George W. Bush preserved Clinton’s policies to contain Iraq and the WMD threat it was believed to pose to the United States.
The American intelligence community was far more concerned about the deepening conflict with Osama bin Ladin’s al-Qaida network than any threat from Iraq.
Bin Ladin had invested a great deal of time and energy in al-Qaida’s stated goals of driving the United States out of Saudi Arabia and the Muslim world more broadly. In August 1998 the U.S. embassies in Tanzania and Kenya were targeted by simultaneous suicide bombings that left over 220 dead and hundreds more wounded—nearly all of them local citizens (only twelve of the fatalities were American citizens). For his role in the embassy bombings, Bin Ladin was placed on the FBI list of ten most wanted criminals. In October 2000, a suicide bomb attack on the USS
Cole
in the Yemeni port of Aden left seventeen American sailors dead and thirty-nine wounded.

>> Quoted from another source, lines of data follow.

## flow/design.v

```verilog
`timescale 1ns / 1ps
module IntersectionSimulator(
	input [2:0] mode,  
  input [4:0] plateIn,
	input action,
	input clk,
	output reg  greenForA,
	output reg  greenForB,
	output reg 	rushHourWarning,
	output reg [3:0]  hour,
	output reg [5:0]  minute,	
	output reg [5:0]  second,
	output reg	am_pm,  
	output reg [4:0]  numOfCarsA,
	output reg [4:0]  numOfCarsB,
	output reg [6:0]  remainingTime,
	output reg [4:0]  blackListDisplay
	);
  reg [4:0]  road_A [3:0]; 
  reg [4:0]  road_B [3:0]; 
  reg [4:0]  blackList [3:0]; 
  integer road_A_beginning;
  integer road_B_beginning;
  integer black_list_end;
  integer numOfBlackList; 
  integer i=0;
  integer j=0;
  integer swic=0;
  integer prevA=1;
  integer nextDurA=40;
  integer nextDurB=50;  
	initial begin
		greenForA=1;
		greenForB=0;
		rushHourWarning=0;
		hour=6;
		minute=0;
		second=0;
		am_pm=0;
		numOfCarsA=0;
		numOfCarsB=0;
		remainingTime=50;
		blackListDisplay=0;
        for(i=0;i<30;i=i+1) 
			begin
              road_A[i]=5'd0;
              road_B[i]=5'd0;
              blackList[i]=5'd0;
			end
        road_A_beginning = 0;
        road_B_beginning = 0;
	    black_list_end = 0;
        numOfBlackList = 0;
	end
	always@(posedge action)
	begin
      if(mode == 3'b000)
        begin
          if (numOfCarsA > 0)
            begin
              if(greenForA==0)
        	    begin
                  blackList[black_list_end]=road_A[road_A_beginning];
             	 black_list_end=black_list_end + 1;
            	end
                numOfCarsA = numOfCarsA - 1;
              if (road_A_beginning==29)
                road_A_beginning = 0;
              else
                road_A_beginning=road_A_beginning+1;
            end    
        end
      if(mode == 3'b001)
        begin
          if (numOfCarsB > 0)
            begin
              if(greenForB==0)
              begin
              blackList[black_list_end]=road_B[road_B_beginning];
                black_list_end=black_list_end + 1;
              end
                numOfCarsB = numOfCarsB - 1;
              if (road_B_beginning==29)
                road_B_beginning = 0;
              else
                road_B_beginning=road_B_beginning+1;
            end
        end
      if(mode == 3'b010)
        begin
          if(road_A_beginning + numOfCarsA < 30 )
            road_A[road_A_beginning + numOfCarsA]=plateIn;
          else
            begin
            road_A[(road_A_beginning + numOfCarsA)-30]=plateIn;
            end
		  numOfCarsA = numOfCarsA + 1;
        end
      if(mode == 3'b011)
        begin
          if(road_B_beginning + numOfCarsB < 30 )
            road_B[road_B_beginning + numOfCarsB]=plateIn;
          else
            begin
              road_B[(road_B_beginning + numOfCarsB)-30]=plateIn;
            end
		  numOfCarsB = numOfCarsB + 1;
        end
	end
  always@(*)
		begin
          if(hour==12 & minute ==0 & second == 0 & am_pm==0) 
        begin
            blackListDisplay=0;
          black_list_end=0;
          j=0;
          for(i=0;i<30;i=i+1) 
			begin
              blackList[i]=5'd0;
			end
        end
        end
	always @(posedge clk)
	begin      
      if(mode != 3'b1xx)
        begin
          if(second==6'd59)
          begin
          second=0;
            if(minute ==6'd59)
              begin
                minute = 0;
                if (hour==4'd11)
                  begin
                    hour=4'd12;
                    am_pm = ~am_pm;
                  end
                else if(hour == 4'd12)
                  begin
                    hour=1;
                  end
                else
                  hour = hour+1;
              end
            else
              minute = minute+1;
          end
        else
          begin
          second = second + 1;
          end
       		remainingTime=remainingTime-1;
        end
      else
    	    begin
              blackListDisplay=blackList[j];
              if(j+1==black_list_end)
                  	j=0;
                else if(j+1<black_list_end)
                    j=j+1;
       		 end
      if((4'd9 > hour & hour>= 4'd7 & am_pm==0)|(4'd7 > hour & hour>= 4'd5 & am_pm==1))
        begin
      rushHourWarning=1;
        end
      else
      rushHourWarning=0;
      if(swic==1)
        begin 
          if(prevA==1)
            begin
            remainingTime=nextDurA;
            greenForB=1;
            greenForA=0;
            prevA=0;
            end
          else if(prevA==0)
            begin
            remainingTime=nextDurB;
            greenForB=0;
            greenForA=1;
            prevA=1;              
            end
           swic=0;  
        end
      if(remainingTime==0)
        begin
          swic=1;
          greenForA=0;
          greenForB=0;
          if(rushHourWarning==0)
            begin
              if(prevA==1)
                begin
                  if(numOfCarsB>=0 & 10>=numOfCarsB)
                    begin
                      nextDurB=nextDurB+5;
                    end
                  else if(numOfCarsB>=20)
                    begin
                      nextDurB=nextDurB+5;
                    end
                  if(nextDurB<50)
                    nextDurB=50;
                  if(nextDurB>80)
                    nextDurB=80;
                end
              else if(prevA==0)
                begin
                  if(numOfCarsA>=0 & 10>=numOfCarsA)
                    begin
                      nextDurA=nextDurA+5;
                    end
                  else if(numOfCarsA>=20)
                    begin
                      nextDurA=nextDurA-5;
                    end 
                  if(nextDurA<40)
                    nextDurA=40;
                  if(nextDurA>70)
                    nextDurA=70;
                end
            end
          else if (rushHourWarning==1)
            begin
              if(prevA==1)
                begin
                  if(numOfCarsB>=0 & 10>=numOfCarsB)
                    begin
                      nextDurB=nextDurB+5;
                    end
                  else if(numOfCarsB>=20)
                    begin
                      nextDurB=nextDurB-5;
                    end
                  if(nextDurB<40)
                    nextDurB=40;
                  if(nextDurB>70)
                    nextDurB=70;
                end
              else if(prevA==0)
                begin
                  if(numOfCarsA>=0 & 10>=numOfCarsA)
                    begin
                      nextDurA=nextDurA+5;
                    end
                  else if(numOfCarsA>=20)
                    begin
                      nextDurA=nextDurA-5;
                    end 
                  if(nextDurA<30)
                    nextDurA=30;
                  if(nextDurA>60)
                    nextDurA=60;
                end           
            end
        end
	end
endmodule
```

Al-Qaida’s ability to strike at vulnerable points in America’s armor had raised real concerns in White House circles. CIA Director Tenet warned Bush in January 2001 that Bin Ladin and his network posed a “tremendous threat” to the U.S. that was “immediate.” However, unlike Saddam Hussein in Iraq, Bin Ladin was a mobile and elusive threat. It was not clear what policy measures the president might authorize to address the Bin Ladin threat.

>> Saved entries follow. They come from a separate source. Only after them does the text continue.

### flow/design.v
module cim_core #(
    parameter XIN_BIT_WIDTH = 11,
    parameter MEM_BIT_WIDTH = 8,
    parameter CORE_DOUT_BIT_WIDTH = XIN_BIT_WIDTH + MEM_BIT_WIDTH - 1,  
    parameter MEM_ADR_WIDTH = 2,
    parameter MEM_DEPTH = (1 << MEM_ADR_WIDTH)  
)(
    input                                clk,
    input [MEM_ADR_WIDTH-1:0]            wadr,
    input [MEM_ADR_WIDTH-1:0]            radr,
    input                                encb,
    input                                web,
    input                                reb,
    input [MEM_BIT_WIDTH-1:0]            din,
    input [XIN_BIT_WIDTH-1:0]            xin,
    output reg [CORE_DOUT_BIT_WIDTH-1:0] dout
);
    reg reb_d;
    reg encb_d;
    wire [MEM_BIT_WIDTH-1:0] mem_data;
    wire [CORE_DOUT_BIT_WIDTH-1:0] mac_data;
    sram_1r1w #(
        .MEM_DEPTH(MEM_DEPTH),
        .MEM_BIT_WIDTH(MEM_BIT_WIDTH),
        .MEM_ADR_WIDTH(MEM_ADR_WIDTH)
    ) memory (.clk(clk), .wadr(wadr), .radr(radr), .web(web), .reb(~reb | ~encb), .din(din), .dout(mem_data));
    mult_operator #(
        .XIN_BIT_WIDTH(XIN_BIT_WIDTH),
        .MEM_BIT_WIDTH(MEM_BIT_WIDTH),
        .CORE_DOUT_BIT_WIDTH(CORE_DOUT_BIT_WIDTH)
    ) MAC (.encb(encb_d), .din(mem_data), .xin(xin), .dout(mac_data));
    always @(posedge clk) begin
        reb_d  <= reb;
        encb_d <= encb;
    end
    wire [CORE_DOUT_BIT_WIDTH-1:0] dout_prev;
    assign dout_prev = ~encb_d ? mac_data : ~reb_d ? {{XIN_BIT_WIDTH{1'b0}}, mem_data} : {CORE_DOUT_BIT_WIDTH{1'b0}};
    always @(posedge clk) begin
        dout <= dout_prev;
    end
endmodule
module mult_operator #(
    parameter XIN_BIT_WIDTH = 11,
    parameter MEM_BIT_WIDTH = 8,
    parameter CORE_DOUT_BIT_WIDTH = XIN_BIT_WIDTH + MEM_BIT_WIDTH - 1  
)(
    input encb,
    input [MEM_BIT_WIDTH-1:0] din,
    input [XIN_BIT_WIDTH-1:0] xin,
    output [CORE_DOUT_BIT_WIDTH-1:0] dout
);
    wire sign;
    wire [CORE_DOUT_BIT_WIDTH-2:0] mag;  
    assign mag = din[MEM_BIT_WIDTH-2:0] * xin[XIN_BIT_WIDTH-2:0];
    assign sign = din[MEM_BIT_WIDTH-1] ^ xin[XIN_BIT_WIDTH-1];
    assign dout = ~encb ? {sign, mag} : {CORE_DOUT_BIT_WIDTH{1'd0}};
endmodule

Bush entered the Oval Office convinced that the threat of Iraqi WMD had been contained, and seems not to have been particularly concerned by the terror threat posed by Bin Ladin and his network. In his first nine months in office Bush made China his top priority.
Extraordinary events on September 11, 2001, would change Bush’s priorities, opening a period of the greatest American engagement with the Middle East in its modern history. It would also prove the moment of greatest tension in modern Arab history.
Epilogue
In the early morning hours of Tuesday, September 11, 2001, terrorist teams commandeered four jetliners departing from airports in Boston; Newark, New Jersey; and Washington, D.C. Within forty minutes, they flew two aircraft into the twin towers of Manhattan’s World Trade Center, and a third aircraft into the Pentagon in precisely planned suicide attacks. A fourth jet, which is believed to have been intended for the U.S. Capitol or the White House, crashed in a field in Pennsylvania. In all, besides the nineteen hijackers, some 2,974 people were killed in the four attacks: 2,603 in the World Trade Center, 125 in the Pentagon, and all 246 passengers on the four planes.
The terrorists gave no warning and made no demands. They carried out their attack to inflict maximum damage on the United States and to set change in motion. We can only surmise from subsequent statements by al-Qaida the kinds of changes the suicide hijackers had in mind: to drive America from the Muslim world, to destabilize pro-Western regimes in the Muslim world, to overturn those regimes and replace them with Islamic states.